The law effectively ends the diplomatic immunity of the embassy if the embassy is being “misused”. It’s hard to find an instance of the law being used in a case as sensitive as this — it was used to evict squatters at the Cambodian Embassy in 1987 — and the AP reports it has never been used to force entry into an embassy.
The 1987 law does state that it can only be used if it is “permissible under international law”. Here, Article 14 of the Universal Declaration of Human Rights comes into play:
- (1) Everyone has the right to seek and to enjoy in other countries asylum from persecution.
- (2) This right may not be invoked in the case of prosecutions genuinely arising from non-political crimes or from acts contrary to the purposes and principles of the United Nations.
Are Assange’s crimes “non-political” or “from acts contrary to the purposes and principles of the United Nations”? Technically, the crime he is being extradited for is a non-political sexual crime, but the crime he believes he will be extradited for once in Sweden could definitely be considered political.
The use of the law would certainly be controversial. Former UK ambassador Craig Murray said that the decision to enter the Ecuadorian embassy would “be, beyond any argument, a blatant breach of the Vienna Convention of 1961“.
Perhaps an even bigger problem, however, is the practical implications of such a move. The UK would likely face retaliations from Ecuador and its allies. It may also find other, more powerful, states using the raid as a justification for their own actions against UK diplomatic missions. An additional problem is the large number of Assange supporters outside the embassy in London — any attempt to arrest Assange would surely result in some messy scenes being broadcast around the world.

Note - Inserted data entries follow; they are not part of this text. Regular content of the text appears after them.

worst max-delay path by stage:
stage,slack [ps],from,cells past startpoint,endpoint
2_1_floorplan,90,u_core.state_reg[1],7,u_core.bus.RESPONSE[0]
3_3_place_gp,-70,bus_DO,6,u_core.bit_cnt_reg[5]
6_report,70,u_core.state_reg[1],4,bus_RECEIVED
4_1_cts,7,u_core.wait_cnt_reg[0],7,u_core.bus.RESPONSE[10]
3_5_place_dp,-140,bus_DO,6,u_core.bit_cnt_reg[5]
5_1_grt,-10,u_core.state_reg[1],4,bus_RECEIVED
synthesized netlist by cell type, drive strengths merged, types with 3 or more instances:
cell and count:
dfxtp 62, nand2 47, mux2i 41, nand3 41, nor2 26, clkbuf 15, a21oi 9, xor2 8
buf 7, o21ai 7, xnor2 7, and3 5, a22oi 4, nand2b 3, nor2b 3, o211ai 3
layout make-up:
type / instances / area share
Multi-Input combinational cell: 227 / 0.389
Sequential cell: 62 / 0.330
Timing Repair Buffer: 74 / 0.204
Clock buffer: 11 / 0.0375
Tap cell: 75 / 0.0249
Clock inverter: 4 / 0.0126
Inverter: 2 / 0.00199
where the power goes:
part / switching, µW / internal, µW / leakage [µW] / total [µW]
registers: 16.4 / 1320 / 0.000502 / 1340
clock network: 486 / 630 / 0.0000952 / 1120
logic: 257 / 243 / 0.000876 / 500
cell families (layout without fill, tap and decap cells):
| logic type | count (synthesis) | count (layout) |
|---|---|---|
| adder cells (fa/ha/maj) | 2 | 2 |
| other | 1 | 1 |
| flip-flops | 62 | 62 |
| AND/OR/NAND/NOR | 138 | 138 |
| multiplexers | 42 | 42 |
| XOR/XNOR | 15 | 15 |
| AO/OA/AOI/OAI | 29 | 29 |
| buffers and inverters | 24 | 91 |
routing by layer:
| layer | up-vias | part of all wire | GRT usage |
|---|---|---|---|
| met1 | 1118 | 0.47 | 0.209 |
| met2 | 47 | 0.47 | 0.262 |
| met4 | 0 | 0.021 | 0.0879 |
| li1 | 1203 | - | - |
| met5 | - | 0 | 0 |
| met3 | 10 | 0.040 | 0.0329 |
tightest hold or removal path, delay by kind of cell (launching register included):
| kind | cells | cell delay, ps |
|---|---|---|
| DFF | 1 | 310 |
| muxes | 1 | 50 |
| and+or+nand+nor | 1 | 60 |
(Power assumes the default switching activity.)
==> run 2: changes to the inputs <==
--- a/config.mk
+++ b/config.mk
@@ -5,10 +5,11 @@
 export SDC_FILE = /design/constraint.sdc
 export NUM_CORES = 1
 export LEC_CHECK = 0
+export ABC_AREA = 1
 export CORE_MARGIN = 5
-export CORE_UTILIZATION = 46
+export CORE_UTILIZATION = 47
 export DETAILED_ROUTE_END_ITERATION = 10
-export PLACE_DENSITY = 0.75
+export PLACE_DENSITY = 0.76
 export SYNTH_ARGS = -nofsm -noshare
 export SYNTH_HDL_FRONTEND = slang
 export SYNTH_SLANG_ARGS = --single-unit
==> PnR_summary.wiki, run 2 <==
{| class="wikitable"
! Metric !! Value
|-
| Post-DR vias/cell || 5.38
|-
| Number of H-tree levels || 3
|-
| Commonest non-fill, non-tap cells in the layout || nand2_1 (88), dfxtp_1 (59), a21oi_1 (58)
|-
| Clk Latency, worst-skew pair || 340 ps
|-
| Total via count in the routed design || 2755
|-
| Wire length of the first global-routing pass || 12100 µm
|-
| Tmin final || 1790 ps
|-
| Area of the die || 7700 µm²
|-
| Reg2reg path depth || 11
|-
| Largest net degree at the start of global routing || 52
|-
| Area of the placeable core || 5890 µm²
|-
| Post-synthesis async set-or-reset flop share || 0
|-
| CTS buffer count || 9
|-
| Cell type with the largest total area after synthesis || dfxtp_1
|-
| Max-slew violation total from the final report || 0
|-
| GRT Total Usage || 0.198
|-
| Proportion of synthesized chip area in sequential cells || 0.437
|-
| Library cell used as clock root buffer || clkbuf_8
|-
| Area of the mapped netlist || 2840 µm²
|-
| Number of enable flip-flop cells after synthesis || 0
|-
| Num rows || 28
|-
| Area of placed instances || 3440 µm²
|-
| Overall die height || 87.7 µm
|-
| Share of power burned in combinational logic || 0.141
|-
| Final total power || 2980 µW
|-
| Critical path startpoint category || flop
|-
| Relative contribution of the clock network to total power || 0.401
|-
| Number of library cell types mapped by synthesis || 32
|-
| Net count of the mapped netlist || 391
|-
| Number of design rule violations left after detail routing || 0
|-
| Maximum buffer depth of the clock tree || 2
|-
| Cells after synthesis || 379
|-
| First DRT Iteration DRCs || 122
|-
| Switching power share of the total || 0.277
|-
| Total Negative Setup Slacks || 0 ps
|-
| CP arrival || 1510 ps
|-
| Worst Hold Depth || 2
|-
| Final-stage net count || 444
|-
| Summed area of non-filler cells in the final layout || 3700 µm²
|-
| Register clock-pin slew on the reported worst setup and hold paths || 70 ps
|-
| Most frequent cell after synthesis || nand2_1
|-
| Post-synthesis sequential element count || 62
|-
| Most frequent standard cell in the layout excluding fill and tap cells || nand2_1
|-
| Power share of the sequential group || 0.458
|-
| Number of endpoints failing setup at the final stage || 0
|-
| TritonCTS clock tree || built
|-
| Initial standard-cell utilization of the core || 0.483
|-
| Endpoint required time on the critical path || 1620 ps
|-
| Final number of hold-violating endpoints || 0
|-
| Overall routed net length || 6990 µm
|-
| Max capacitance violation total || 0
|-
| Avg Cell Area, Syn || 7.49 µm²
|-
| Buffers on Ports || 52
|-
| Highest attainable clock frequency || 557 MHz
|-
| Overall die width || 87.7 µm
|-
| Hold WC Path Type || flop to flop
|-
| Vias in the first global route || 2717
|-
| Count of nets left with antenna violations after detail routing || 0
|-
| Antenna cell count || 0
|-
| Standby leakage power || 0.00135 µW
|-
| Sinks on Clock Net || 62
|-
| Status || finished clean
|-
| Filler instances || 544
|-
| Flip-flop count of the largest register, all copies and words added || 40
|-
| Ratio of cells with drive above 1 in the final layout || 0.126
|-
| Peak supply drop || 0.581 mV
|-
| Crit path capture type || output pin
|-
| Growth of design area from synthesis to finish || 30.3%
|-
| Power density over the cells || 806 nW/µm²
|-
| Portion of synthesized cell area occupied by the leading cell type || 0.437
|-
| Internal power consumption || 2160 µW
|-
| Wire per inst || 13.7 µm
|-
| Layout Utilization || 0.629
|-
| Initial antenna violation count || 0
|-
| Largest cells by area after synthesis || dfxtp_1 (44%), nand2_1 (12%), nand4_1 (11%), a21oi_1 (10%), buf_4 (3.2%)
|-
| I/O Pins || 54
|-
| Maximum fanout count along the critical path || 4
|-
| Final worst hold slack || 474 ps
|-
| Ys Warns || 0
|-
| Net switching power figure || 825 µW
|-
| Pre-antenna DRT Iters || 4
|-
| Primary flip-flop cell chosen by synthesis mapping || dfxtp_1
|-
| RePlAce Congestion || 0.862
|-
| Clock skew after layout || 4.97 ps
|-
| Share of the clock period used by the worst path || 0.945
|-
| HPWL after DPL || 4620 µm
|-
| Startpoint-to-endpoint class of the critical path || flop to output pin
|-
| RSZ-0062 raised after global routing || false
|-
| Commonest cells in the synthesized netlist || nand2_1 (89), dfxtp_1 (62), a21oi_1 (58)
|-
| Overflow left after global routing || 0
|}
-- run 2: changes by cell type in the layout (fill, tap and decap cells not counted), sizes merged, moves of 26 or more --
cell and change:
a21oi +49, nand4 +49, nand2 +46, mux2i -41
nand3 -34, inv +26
**src/rtl/iter_linear_calc_arb.sv**
```systemverilog
// Round-robin arbiter in front of one shared shift-free iterative engine computing y = m*x + b.
// The product is formed by adding m to an accumulator x times, one addition per clock.
module iter_linear_calc_arb #(
  parameter int NREQ = 4,
  parameter int W    = 32
) (
  input  logic              clk,
  input  logic              rst_n,
  input  logic [NREQ-1:0]   req,
  input  logic [NREQ*W-1:0] m_flat,
  input  logic [NREQ*W-1:0] x_flat,
  input  logic [NREQ*W-1:0] b_flat,
  output logic [NREQ-1:0]   ack,
  output logic [W-1:0]      y,
  output logic              y_valid,
  output logic [2:0]        y_id,
  output logic              busy
);

  localparam logic [1:0] S_IDLE = 2'd0;
  localparam logic [1:0] S_CALC = 2'd1;
  localparam logic [1:0] S_DONE = 2'd2;

  localparam logic [NREQ-1:0] ACK_ONE  = NREQ'(1);
  localparam logic [2:0]      LAST_ID  = 3'(NREQ - 1);

  logic [1:0]      r_state;
  logic [2:0]      r_ptr;
  logic [2:0]      r_id;
  logic [W-1:0]    r_m;
  logic [W-1:0]    r_x;
  logic [W-1:0]    r_b;
  logic [W-1:0]    r_acc;
  logic [W-1:0]    r_cnt;
  logic [NREQ-1:0] r_ack;
  logic [W-1:0]    r_y;
  logic            r_y_valid;
  logic [2:0]      r_y_id;

  logic [NREQ-1:0] w_elig;
  logic            w_grant_valid;
  logic [2:0]      w_grant_id;
  int              w_idx;
  logic [W-1:0]    w_sel_m;
  logic [W-1:0]    w_sel_x;
  logic [W-1:0]    w_sel_b;

  // The requester being acked this cycle may still hold req; mask it so it is not served twice.
  assign w_elig = req & ~r_ack;

  always_comb begin
    // NOTE: every variable gets a default first so no path leaves it unassigned (no latch).
    w_grant_valid = 1'b0;
    w_grant_id    = '0;
    w_idx         = 0;
    for (int k = 0; k < NREQ; k++) begin
      w_idx = int'(r_ptr) + k;
      if (w_idx >= NREQ) w_idx = w_idx - NREQ;
      if (!w_grant_valid && w_elig[w_idx]) begin
        w_grant_valid = 1'b1;
        w_grant_id    = 3'(w_idx);
      end
    end
  end

  assign w_sel_m = m_flat[int'(w_grant_id)*W +: W];
  assign w_sel_x = x_flat[int'(w_grant_id)*W +: W];
  assign w_sel_b = b_flat[int'(w_grant_id)*W +: W];

  always_ff @(posedge clk or negedge rst_n) begin
    if (!rst_n) begin
      r_state   <= S_IDLE;
      r_ptr     <= '0;
      r_id      <= '0;
      r_m       <= '0;
      r_x       <= '0;
      r_b       <= '0;
      r_acc     <= '0;
      r_cnt     <= '0;
      r_ack     <= '0;
      r_y       <= '0;
      r_y_valid <= 1'b0;
      r_y_id    <= '0;
    end else begin
      // NOTE: sequential state uses non-blocking assignment so all registers update together.
      r_ack     <= '0;
      r_y_valid <= 1'b0;
      case (r_state)
        S_IDLE: begin
          if (w_grant_valid) begin
            r_id    <= w_grant_id;
            r_m     <= w_sel_m;
            r_x     <= w_sel_x;
            r_b     <= w_sel_b;
            r_acc   <= '0;
            r_cnt   <= '0;
            r_state <= (w_sel_x == '0) ? S_DONE : S_CALC;
          end
        end
        S_CALC: begin
          r_acc <= r_acc + r_m;
          r_cnt <= r_cnt + 1'b1;
          if (r_cnt == r_x - 1'b1) r_state <= S_DONE;
        end
        S_DONE: begin
          r_y       <= r_acc + r_b;
          r_ack     <= ACK_ONE << r_id;
          r_y_valid <= 1'b1;
          r_y_id    <= r_id;
          r_ptr     <= (r_id == LAST_ID) ? 3'd0 : r_id + 3'd1;
          r_state   <= S_IDLE;
        end
        default: r_state <= S_IDLE;
      endcase
    end
  end

  assign ack     = r_ack;
  assign y       = r_y;
  assign y_valid = r_y_valid;
  assign y_id    = r_y_id;
  assign busy    = (r_state != S_IDLE);

endmodule

```
$ cat src/rtl/ace_snoop_responder.sv
// ACE snoop responder: accepts one AC snoop at a time, looks up the local line, answers on CR,
// streams the line on CD when data is transferred, then pulses a line-state update.
module ace_snoop_responder #(
    parameter int unsigned AddrWidth = 64,
    parameter int unsigned DataWidth = 64,
    parameter int unsigned LineBytes = 64,
    localparam int unsigned BeatsRaw = LineBytes * 8 / DataWidth,
    localparam int unsigned Beats    = (BeatsRaw < 1) ? 1 : BeatsRaw,
    localparam int unsigned BeatW    = (Beats > 1) ? $clog2(Beats) : 1
) (
    input  logic                 clk_i,
    input  logic                 rst_i,
    input  logic                 ac_valid_i,
    output logic                 ac_ready_o,
    input  logic [AddrWidth-1:0] ac_addr_i,
    input  logic [3:0]           ac_snoop_i,
    output logic                 cr_valid_o,
    input  logic                 cr_ready_i,
    output logic [4:0]           cr_resp_o,
    output logic                 cd_valid_o,
    input  logic                 cd_ready_i,
    output logic [DataWidth-1:0] cd_data_o,
    output logic                 cd_last_o,
    output logic                 lkp_req_o,
    output logic [AddrWidth-1:0] lkp_addr_o,
    input  logic                 lkp_gnt_i,
    input  logic [2:0]           lkp_state_i,
    output logic                 rd_req_o,
    output logic [BeatW-1:0]     rd_beat_o,
    input  logic [DataWidth-1:0] rd_data_i,
    output logic                 upd_valid_o,
    output logic [AddrWidth-1:0] upd_addr_o,
    output logic [2:0]           upd_state_o
);

    localparam logic [2:0] LineI  = 3'd0;
    localparam logic [2:0] LineSC = 3'd1;
    localparam logic [2:0] LineSD = 3'd2;
    localparam logic [2:0] LineUC = 3'd3;
    localparam logic [2:0] LineUD = 3'd4;
    localparam logic [BeatW-1:0] LastBeat = BeatW'(Beats - 1);
    localparam logic [AddrWidth-1:0] OffMask = AddrWidth'(LineBytes - 1);

    typedef enum logic [2:0] {StIdle, StLookup, StResp, StRd, StCd, StUpdate} state_e;

    state_e               state_q, state_d;
    logic [AddrWidth-1:0] addr_q, addr_d;
    logic [3:0]           snoop_q, snoop_d;
    logic [4:0]           resp_q, resp_d;
    logic [2:0]           nst_q, nst_d;
    logic                 upd_q, upd_d;
    logic [BeatW-1:0]     beat_q, beat_d;

    logic       needs_lookup;
    logic       ln_valid, ln_dirty, ln_uniq;
    logic [4:0] dec_resp;
    logic [2:0] dec_nst;
    logic       dec_upd;

    always_comb begin
        needs_lookup = 1'b0;
        case (ac_snoop_i)
            4'b0000, 4'b0001, 4'b0010, 4'b0011,
            4'b0111, 4'b1000, 4'b1001, 4'b1101: needs_lookup = 1'b1;
            default:                            needs_lookup = 1'b0;
        endcase
    end

    // Response bits: {WasUnique, IsShared, PassDirty, Error, DataTransfer}.
    always_comb begin
        ln_valid = (lkp_state_i != LineI);
        ln_dirty = (lkp_state_i == LineSD) || (lkp_state_i == LineUD);
        ln_uniq  = (lkp_state_i == LineUC) || (lkp_state_i == LineUD);
        dec_resp = 5'b00000;
        dec_nst  = lkp_state_i;
        if (ln_valid) begin
            case (snoop_q)
                4'b0000: dec_resp = {ln_uniq, 1'b1, 1'b0, 1'b0, 1'b1};
                4'b0001, 4'b0010, 4'b0011: begin
                    dec_resp = {ln_uniq, 1'b1, ln_dirty, 1'b0, 1'b1};
                    dec_nst  = LineSC;
                end
                4'b0111: begin
                    dec_resp = {ln_uniq, 1'b0, ln_dirty, 1'b0, 1'b1};
                    dec_nst  = LineI;
                end
                4'b1001: begin
                    dec_resp = {ln_uniq, 1'b0, ln_dirty, 1'b0, ln_dirty};
                    dec_nst  = LineI;
                end
                4'b1000: begin
                    dec_resp = {1'b0, 1'b1, ln_dirty, 1'b0, ln_dirty};
                    if (lkp_state_i == LineSD) dec_nst = LineSC;
                    if (lkp_state_i == LineUD) dec_nst = LineUC;
                end
                4'b1101: dec_nst = LineI;
                default: dec_nst = lkp_state_i;
            endcase
        end
        dec_upd = ln_valid && (dec_nst != lkp_state_i);
    end

    always_comb begin
        state_d = state_q;
        addr_d  = addr_q;
        snoop_d = snoop_q;
        resp_d  = resp_q;
        nst_d   = nst_q;
        upd_d   = upd_q;
        beat_d  = beat_q;
        case (state_q)
            StIdle: begin
                if (ac_valid_i) begin
                    addr_d  = ac_addr_i & ~OffMask;
                    snoop_d = ac_snoop_i;
                    beat_d  = '0;
                    if (needs_lookup) begin
                        state_d = StLookup;
                    end else begin
                        resp_d  = 5'b00000;
                        upd_d   = 1'b0;
                        state_d = StResp;
                    end
                end
            end
            StLookup: begin
                if (lkp_gnt_i) begin
                    resp_d  = dec_resp;
                    nst_d   = dec_nst;
                    upd_d   = dec_upd;
                    state_d = StResp;
                end
            end
            StResp: begin
                if (cr_ready_i) begin
                    if (resp_q[0])  state_d = StRd;
                    else if (upd_q) state_d = StUpdate;
                    else            state_d = StIdle;
                end
            end
            StRd: state_d = StCd;
            StCd: begin
                if (cd_ready_i) begin
                    if (beat_q == LastBeat) begin
                        beat_d  = '0;
                        state_d = upd_q ? StUpdate : StIdle;
                    end else begin
                        beat_d  = beat_q + BeatW'(1);
                        state_d = StRd;
                    end
                end
            end
            StUpdate: state_d = StIdle;
            default:  state_d = StIdle;
        endcase
    end

    always_ff @(posedge clk_i) begin
        if (rst_i) begin
            state_q <= StIdle;
            addr_q  <= '0;
            snoop_q <= '0;
            resp_q  <= '0;
            nst_q   <= LineI;
            upd_q   <= 1'b0;
            beat_q  <= '0;
        end else begin
            state_q <= state_d;
            addr_q  <= addr_d;
            snoop_q <= snoop_d;
            resp_q  <= resp_d;
            nst_q   <= nst_d;
            upd_q   <= upd_d;
            beat_q  <= beat_d;
        end
    end

    // All valids decode from registered state only; ac_ready_o is also masked during reset.
    assign ac_ready_o  = (state_q == StIdle) && !rst_i;
    assign lkp_req_o   = (state_q == StLookup);
    assign lkp_addr_o  = addr_q;
    assign cr_valid_o  = (state_q == StResp);
    assign cr_resp_o   = resp_q;
    assign rd_req_o    = (state_q == StRd);
    assign rd_beat_o   = beat_q;
    assign cd_valid_o  = (state_q == StCd);
    assign cd_data_o   = rd_data_i;
    assign cd_last_o   = (beat_q == LastBeat);
    assign upd_valid_o = (state_q == StUpdate);
    assign upd_addr_o  = addr_q;
    assign upd_state_o = nst_q;

endmodule
File: config.mk
export PLATFORM = sky130hd
export DESIGN_NAME = decode_stage
export DESIGN_NICKNAME = d
export VERILOG_FILES = /design/src/rtl/decode_stage.sv
export SDC_FILE = /design/constraint.sdc
export NUM_CORES = 1
export LEC_CHECK = 0
export ABC_AREA = 1
export CAP_MARGIN = 20
export CORE_MARGIN = 2
export CORE_UTILIZATION = 25
export DETAILED_ROUTE_END_ITERATION = 10
export PLACE_DENSITY_LB_ADDON = 0.3
export SYNTH_ARGS = -nofsm -noshare
export SYNTH_HDL_FRONTEND = slang
export SYNTH_SLANG_ARGS = --single-unit
File: constraint.sdc
create_clock -name clk -period 7.65 [get_ports clk]
set_clock_uncertainty 0.1 [all_clocks]
set_input_delay 2.295 -clock clk [delete_from_list [all_inputs] [get_ports clk]]
set_output_delay 2.295 -clock clk [all_outputs]
set_load 0.05 [all_outputs]
File: src/rtl/decode_stage.sv
// Registered NanoMIPS instruction decode stage with valid/ready handshakes,
// a one-bubble load-use interlock, a sticky halt and a saturating retire counter.
//
// state   | meaning
// RUN     | accepting instructions, presenting decoded bundles
// HALT    | a done bundle was taken downstream; frozen until reset
module decode_stage #(
  parameter int RW = 3,
  parameter int DW = 8,
  parameter logic [(2**(RW+1))-1:0] DIR_MASK = 16'hA2AA,
  parameter int CNT_W = 16
) (
  input  logic                 clk,
  input  logic                 rst_n,
  input  logic                 in_valid,
  output logic                 in_ready,
  input  logic [2*RW+2:0]      in_instr,
  output logic                 out_valid,
  input  logic                 out_ready,
  output logic [RW:0]          alu_opcode,
  output logic [RW-1:0]        rs,
  output logic [RW-1:0]        rt,
  output logic [DW-1:0]        immediate,
  output logic [2:0]           reg_data_source,
  output logic                 reg_write,
  output logic                 reg_direction,
  output logic                 mem_read,
  output logic                 mem_write,
  output logic                 select_super_reg,
  output logic                 branch_ready,
  output logic                 branch_not_zero,
  output logic                 branch_lut_set,
  output logic [RW-1:0]        branch_index,
  output logic [RW-1:0]        branch_lut_index,
  output logic                 done,
  output logic                 illegal,
  output logic [CNT_W-1:0]     retired
);

  localparam int IW = 2*RW+3;

  localparam logic [2:0] SRC_ZERO   = 3'd0;
  localparam logic [2:0] SRC_ALU    = 3'd1;
  localparam logic [2:0] SRC_MEM    = 3'd2;
  localparam logic [2:0] SRC_IMM    = 3'd3;
  localparam logic [2:0] SRC_PARITY = 3'd4;

  typedef struct packed {
    logic [RW:0]   alu_opcode;
    logic [RW-1:0] rs;
    logic [RW-1:0] rt;
    logic [DW-1:0] immediate;
    logic [2:0]    src;
    logic          reg_write;
    logic          reg_direction;
    logic          mem_read;
    logic          mem_write;
    logic          select_super_reg;
    logic          branch_ready;
    logic          branch_not_zero;
    logic          branch_lut_set;
    logic [RW-1:0] branch_index;
    logic [RW-1:0] branch_lut_index;
    logic          done;
    logic          illegal;
  } bundle_t;

  typedef enum logic {ST_RUN, ST_HALT} state_t;

  state_t        state;
  bundle_t       q;
  bundle_t       d;
  logic [1:0]    cls;
  logic [RW-1:0] subop;
  logic          is_misc;
  logic          reads_load_rt;
  logic          hazard;

  assign cls     = in_instr[IW-1:IW-2];
  assign subop   = in_instr[2*RW-1:RW];
  assign is_misc = (cls == 2'b10) && in_instr[IW-3];

  always_comb begin
    d = '0;
    case (cls)
      2'b00: begin
        d.alu_opcode       = in_instr[IW-3:RW];
        d.rt               = in_instr[RW-1:0];
        d.src              = SRC_ALU;
        d.reg_write        = 1'b1;
        d.select_super_reg = 1'b1;
        d.reg_direction    = DIR_MASK[in_instr[IW-3:RW]];
      end
      2'b01: begin
        d.rt = in_instr[2*RW-1:RW];
        d.rs = in_instr[RW-1:0];
        if (!in_instr[IW-3]) begin
          d.mem_read      = 1'b1;
          d.reg_write     = 1'b1;
          d.reg_direction = 1'b1;
          d.src           = SRC_MEM;
        end else begin
          d.mem_write = 1'b1;
        end
      end
      2'b10: begin
        if (!in_instr[IW-3]) begin
          d.branch_ready    = 1'b1;
          d.branch_not_zero = in_instr[2*RW-1];
          d.rs              = {1'b0, in_instr[2*RW-2:RW]};
          d.branch_index    = in_instr[RW-1:0];
        end else if (subop == '1) begin
          d.illegal = 1'b1;
        end else if (subop == RW'(0)) begin
          d.reg_write = 1'b1;
        end else if (subop == RW'(1)) begin
          d.reg_write     = 1'b1;
          d.reg_direction = 1'b1;
          d.rt            = in_instr[RW-1:0];
        end else if (subop == RW'(2)) begin
          d.reg_write  = 1'b1;
          d.alu_opcode = (RW+1)'(1);
          d.src        = SRC_ALU;
          d.rt         = in_instr[RW-1:0];
        end else if (subop == RW'(3)) begin
          d.reg_write     = 1'b1;
          d.reg_direction = 1'b1;
          d.src           = SRC_ALU;
          d.rt            = in_instr[RW-1:0];
        end else if (subop == RW'(4)) begin
          d.reg_write = 1'b1;
          d.src       = SRC_PARITY;
        end else if (subop == RW'(5)) begin
          d.done = 1'b1;
        end else if (subop == RW'(6)) begin
          d.branch_lut_set   = 1'b1;
          d.branch_lut_index = in_instr[RW-1:0];
        end
      end
      2'b11: begin
        d.immediate = DW'(in_instr[IW-3:0]);
        d.src       = SRC_IMM;
        d.reg_write = 1'b1;
      end
    endcase
  end

  // Registers the candidate would read that the held load is about to write.
  always_comb begin
    reads_load_rt = 1'b0;
    if (cls == 2'b00)
      reads_load_rt = (d.rt == q.rt);
    else if (d.mem_write)
      reads_load_rt = (d.rs == q.rt) || (d.rt == q.rt);
    else if (d.branch_ready)
      reads_load_rt = (d.rs == q.rt);
    else if (is_misc && subop == RW'(2))
      reads_load_rt = (d.rt == q.rt);
  end

  assign hazard = in_valid && out_valid && q.mem_read && reads_load_rt;

  // Nothing may follow a done bundle, so intake closes as soon as one is held.
  assign in_ready = (state == ST_RUN) && (!out_valid || out_ready) && !hazard
                    && !(out_valid && q.done);

  always_ff @(posedge clk) begin
    if (!rst_n) begin
      state     <= ST_RUN;
      out_valid <= 1'b0;
      q         <= '0;
      retired   <= '0;
    end else begin
      if (out_valid && out_ready && retired != '1)
        retired <= retired + CNT_W'(1);
      case (state)
        ST_RUN: begin
          if (out_valid && out_ready && q.done) begin
            state     <= ST_HALT;
            out_valid <= 1'b0;
          end else if (in_valid && in_ready) begin
            q         <= d;
            out_valid <= 1'b1;
          end else if (out_ready) begin
            out_valid <= 1'b0;
          end
        end
        default: out_valid <= 1'b0;
      endcase
    end
  end

  assign alu_opcode       = q.alu_opcode;
  assign rs               = q.rs;
  assign rt               = q.rt;
  assign immediate        = q.immediate;
  assign reg_data_source  = q.src;
  assign reg_write        = q.reg_write;
  assign reg_direction    = q.reg_direction;
  assign mem_read         = q.mem_read;
  assign mem_write        = q.mem_write;
  assign select_super_reg = q.select_super_reg;
  assign branch_ready     = q.branch_ready;
  assign branch_not_zero  = q.branch_not_zero;
  assign branch_lut_set   = q.branch_lut_set;
  assign branch_index     = q.branch_index;
  assign branch_lut_index = q.branch_lut_index;
  assign done             = q.done;
  assign illegal          = q.illegal;

endmodule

The UK is reportedly trying to sort out a diplomatic agreement behind the scenes, perhaps the most realistic outcome. The big problem, however, is that their threat to enter the embassy and arrest Assange has ignited extreme anger — Ecuador’s foreign minister said “We are not a British colony” last night. The vitriol from the UK is noticeable too —British MP Louise Mensch has called for the UK to break off relations with Ecuador. Finding a middle ground may be difficult.